Your goal = The lines below that include "decl" are to be found and copied.

Information provided =
--- config.mk ---
export PLATFORM = sky130hd
export DESIGN_NAME = serial_adder
export DESIGN_NICKNAME = d
export VERILOG_FILES = /design/src/rtl/serial_adder.sv
export SDC_FILE = /design/constraint.sdc
export NUM_CORES = 1
export LEC_CHECK = 0
export CAP_MARGIN = 20
export CELL_PAD_IN_SITES_DETAIL_PLACEMENT = 1
export CELL_PAD_IN_SITES_GLOBAL_PLACEMENT = 2
export CORE_UTILIZATION = 30
export DETAILED_ROUTE_END_ITERATION = 6
export PLACE_DENSITY = 0.83
export SETUP_SLACK_MARGIN = 0.05
export SLEW_MARGIN = 20
export SYNTH_ARGS = -nofsm -noshare
export SYNTH_HDL_FRONTEND = slang
export SYNTH_SLANG_ARGS = --single-unit
--- constraint.sdc ---
create_clock -name CLK -period 3.5 [get_ports CLK]
set_input_delay 0.525 -clock CLK [delete_from_list [all_inputs] [get_ports CLK]]
set_output_delay 0.525 -clock CLK [all_outputs]
set_load 0.05 [all_outputs]
--- src/rtl/serial_adder.sv ---
// Bit-serial ripple adder: streams two WIDTH-bit operands LSB-first through a
// single full-adder stage, recirculating its carry, and registers the result.

module fulladder (
  input  logic A,
  input  logic B,
  input  logic C_in,
  output logic S,
  output logic C_out
);

  assign S     = A ^ B ^ C_in;
  assign C_out = (A & B) | (C_in & (A ^ B));

endmodule

module serial_adder #(
  parameter int WIDTH = 8
) (
  input  logic             CLK,
  input  logic             RST,
  input  logic             START,
  input  logic [WIDTH-1:0] A_IN,
  input  logic [WIDTH-1:0] B_IN,
  input  logic             C_IN,
  output logic             BUSY,
  output logic             DONE,
  output logic [WIDTH-1:0] SUM,
  output logic             C_OUT
);

  localparam int CNT_W = $clog2(WIDTH) + 1;
  localparam logic [CNT_W-1:0] CNT_LAST = CNT_W'(WIDTH - 1);
  localparam logic [CNT_W-1:0] CNT_ONE  = CNT_W'(1);

  typedef enum logic [1:0] {
    S_IDLE = 2'd0,
    S_RUN  = 2'd1,
    S_FIN  = 2'd2
  } state_t;

  state_t           state_q, state_d;
  logic [WIDTH-1:0] a_sh_q, a_sh_d;
  logic [WIDTH-1:0] b_sh_q, b_sh_d;
  logic [WIDTH-1:0] sum_q, sum_d;
  logic [WIDTH-1:0] sum_shift;
  logic             cy_q, cy_d;
  logic             c_out_q, c_out_d;
  logic [CNT_W-1:0] cnt_q, cnt_d;
  logic             fa_s;
  logic             fa_c;

  fulladder u_fa (
    .A     (a_sh_q[0]),
    .B     (b_sh_q[0]),
    .C_in  (cy_q),
    .S     (fa_s),
    .C_out (fa_c)
  );

  // Each new sum bit enters at the MSB so that after WIDTH shifts bit 0 lands at SUM[0].
  generate
    if (WIDTH == 1) begin : g_sum_w1
      assign sum_shift = fa_s;
    end else begin : g_sum_wn
      assign sum_shift = {fa_s, sum_q[WIDTH-1:1]};
    end
  endgenerate

  always_comb begin
    state_d = state_q;
    a_sh_d  = a_sh_q;
    b_sh_d  = b_sh_q;
    sum_d   = sum_q;
    cy_d    = cy_q;
    c_out_d = c_out_q;
    cnt_d   = cnt_q;
    case (state_q)
      S_IDLE, S_FIN: begin
        if (START) begin
          a_sh_d  = A_IN;
          b_sh_d  = B_IN;
          cy_d    = C_IN;
          cnt_d   = '0;
          sum_d   = '0;
          state_d = S_RUN;
        end else begin
          state_d = S_IDLE;
        end
      end
      S_RUN: begin
        sum_d  = sum_shift;
        a_sh_d = a_sh_q >> 1;
        b_sh_d = b_sh_q >> 1;
        cy_d   = fa_c;
        cnt_d  = cnt_q + CNT_ONE;
        if (cnt_q == CNT_LAST) begin
          c_out_d = fa_c;
          state_d = S_FIN;
        end
      end
      default: state_d = S_IDLE;
    endcase
  end

  always_ff @(posedge CLK) begin
    if (RST) begin
      state_q <= S_IDLE;
      a_sh_q  <= '0;
      b_sh_q  <= '0;
      sum_q   <= '0;
      cy_q    <= 1'b0;
      c_out_q <= 1'b0;
      cnt_q   <= '0;
    end else begin
      state_q <= state_d;
      a_sh_q  <= a_sh_d;
      b_sh_q  <= b_sh_d;
      sum_q   <= sum_d;
      cy_q    <= cy_d;
      c_out_q <= c_out_d;
      cnt_q   <= cnt_d;
    end
  end

  assign BUSY  = (state_q == S_RUN);
  assign DONE  = (state_q == S_FIN);
  assign SUM   = sum_q;
  assign C_OUT = c_out_q;

endmodule

; Yosys cells after proc, flatten, opt, wreduce, memory -nomap -nowiden
; Cells that the tools add are included.
[word_totals]
reg_bits = 32
latch_bits = 0
mem_bits_rw = 0
mem_bits_ro = 0
input_bits = 20
out_inout_bits = 11
n_memories = 0
[op_classes]
n_addsub = 1
n_mul = 0
div = 0
order_cmp = 0
eq_ne = 5
shifts = 0
muxes = 13
n_bitwise = 5
reduce_logical = 5
[ops]
columns = operator, count
row1 = 8-bit case mux with 2 select lines, 3
row2 = 8-bit 2-to-1 mux, 3
row3 = 4-bit case mux with 2 select lines, 1
row4 = "4-bit by 1-bit adder with 4-bit output, second input constant", 1
row5 = "4-bit by 3-bit == test with 1-bit output, second input constant", 1
row6 = 4-bit 2-to-1 mux, 1
row7 = 2-bit case mux with 2 select lines, 1
row8 = 2-bit AND reduction, 2
row9 = 1-bit bitwise AND, 2
row10 = "2-bit by 1-bit == test with 1-bit output, second input constant", 1
row11 = "2-bit == test, second input constant", 1
row12 = 2-bit zero test, 1
row13 = 1-bit 2-to-1 mux, 2
row14 = 2-bit 2-to-1 mux, 1
row15 = "2-bit by 1-bit != test with 1-bit output, second input constant", 1
row16 = "2-bit != test, second input constant", 1
row17 = 1-bit case mux with 2 select lines, 1
row18 = 2-bit nonzero test, 1
row19 = 2-bit OR reduction, 1
row20 = 1-bit bitwise XOR, 2
row21 = 1-bit OR, 1

; Logic depth before layout (Yosys ltp)
[depth]
word_depth = 4
ltp_mapped = 6

; Modules after synthesis
; A second synthesis with hierarchy kept.
[hier_totals]
hier_cells = 150
hier_area_um2 = 1356.3
[by_module_without_submodules]
columns = module, n_inst, cells_per_inst, area_each_um2, seq_area_each_um2
row1 = serial_adder, 1, 149, 1336.3, 640.6
row2 = fulladder, 1, 1, 20.0, 0.0

; Worst setup path after synthesis
; Ideal clock, no wire load.
[synth_path]
path_type = flip-flop to output port
from = register state_q[1]
to = output port DONE
t_arrival_ps = 1009
t_required_ps = 2975
path_slack_ps = 1966
path_stages_with_launch = 2
path_cell_list = dfxtp_1 nor2b_1
[synth_between]
elab_chain_cells = 1
[synth_rtl]
columns = element, line
row1 = from (decl), 42  ; state_t state_q, state_d;
row2 = from (signal assigned), 116  ; state_q <= state_d;
row3 = 2-bit == test, 127  ; assign DONE = (state_q == S_FIN);
row4 = to (decl), 27  ; output logic DONE,
; No other way between the ends.

; Final worst setup path
[layout_path]
from = register state_q[0]
to = output port BUSY
[layout_between]
elab_chain_cells = 1
[layout_rtl]
columns = element, line
row1 = 2-bit by 1-bit == test with 1-bit output, 126  ; assign BUSY = (state_q == S_RUN);
row2 = to (decl), 26  ; output logic BUSY,
; No other way between the ends.

==> run metrics <==
PD cells 503 nW/um^2; Pwr Total 0.886 mW; met1 Usage GRT 0.211; Clk pin slew, worst setup/hold paths 0.07 ns; busiest grt layer met2; Worst R2R Setup Slack 1.87 ns; via count 1202; Peak supply drop 0.000259 V; ANT cells 0; hold path cells 2; Crit Path Class reg -> out; Synthesis Warnings 0; reg2reg path depth 3; Iter 0 DRT Violations 68; end-of-flow core utilization 0.425; reg-to-reg startpoint state_q[0]; FP Rows 23; M2 GR Usage 0.265; Req. time, crit path 2.97 ns; Most used DFF post-synth dfxtp_1; Yosys top cell area share 0.479; post-synthesis cell type with the largest combined area dfxtp_1; syn_area_per_cell 8.79 sq um; Root Driver clkbuf_8; max_slew headroom 0.300; drt first pass iters 4; CTS hold repair buffers 0; Residual DRC 0; Seq cells post-synth 32; critical path fanouts, max 28; gpl congestion a little under 0.7; Lkg Pwr 0.602 nW; Synth Instances 152; Max-cap violations 0; worst setup path start state_q[0]; initial antenna violation count 0; first-pass GRT wire length 5660 microns; clock skew 0.00665 ns; Max Fclk 412 MHz; grt met3 use 0.0461; distinct cell type count after synthesis 27; Pins Over Slew Limit 0; drt wl/cell 15.3 microns; Final Hold Fails 0; Die Area 4730 sq um; FF-to-FF End SUM[3]; area grow syn2layout 31.7%; global route total overflow 0; Vias/cell approximately 5.3; die width 68.7 microns; async set-or-reset flop fraction in the synthesized netlist 0; Antenna Nets Post-Route 0; post-cts sizing count 0; CTS Buffer Depth 2; setup tns final 0 ns; CTS Buf Count 5; port bufs 30; Core Box Area 4140 sq um; number of global-route vias before repair 1197; Final period util 0.693; clock latency on the worst-skew pair 0.28 ns; synth top area cells dfxtp_1 48%, a21oi_1 11%, nand3_1 10%, a22oi_1 7.9%, nand2_1 2.8%; die height 68.7 microns; CP Data Arrival Time 1.90 ns; Worst Setup EP BUSY; startpoint class of the critical path flop; # nets final 199; GRT Util Overall 0.165; Final min period 2.43 ns; Post-synth EDFFs 0; final setup violating endpoints 0; Hold Path Class reg -> reg; largest net degree at the start of global routing 33; layout cells sized above 1 0.0843; Least-Margin Pin Slew 1.05 ns; Synth Cell Area 1340 sq um; placed inst area about 1600 sq um; CTS tree done; Initial Util 0.322; final WL about 3500 microns; Post-CTS Setup Repair Bufs 0; final instance area 1760 sq um; register area share after synthesis 0.479; Clock Sinks 32; Syn Nets about 170; unrepaired setup endpoints after global routing no; DP Wirelength about 2300 microns; Max H-tree Level 2; outcome finished clean; I/O pins 31; Worst setup EP type output pin
==> report_power, final <==
group	internal (mW)	leakage [nW]	total, mW	switching (mW)
Clock	0.251	0.0645	0.386	0.135
Combinational	0.0453	0.277	0.108	0.0629
Sequential	0.381	0.261	0.391	0.00990
Total	0.677	0.602	0.886	0.208
==> layout make-up <==
| class | instances | area (sq um) |
|---|---|---|
| sequential | 32 | 641 |
| inverter | 4 | 17.5 |
| timing repair buffer | 33 | 323 |
| tap | 50 | 62.6 |
| multi-input combinational | 101 | 591 |
| fill | 490 | 2380 |
| clock buffer | 7 | 96.3 |
| clock inverter | 1 | 30.0 |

Solution =
row1 = from (decl), 42  ; state_t state_q, state_d;
row4 = to (decl), 27  ; output logic DONE,
row2 = to (decl), 26  ; output logic BUSY,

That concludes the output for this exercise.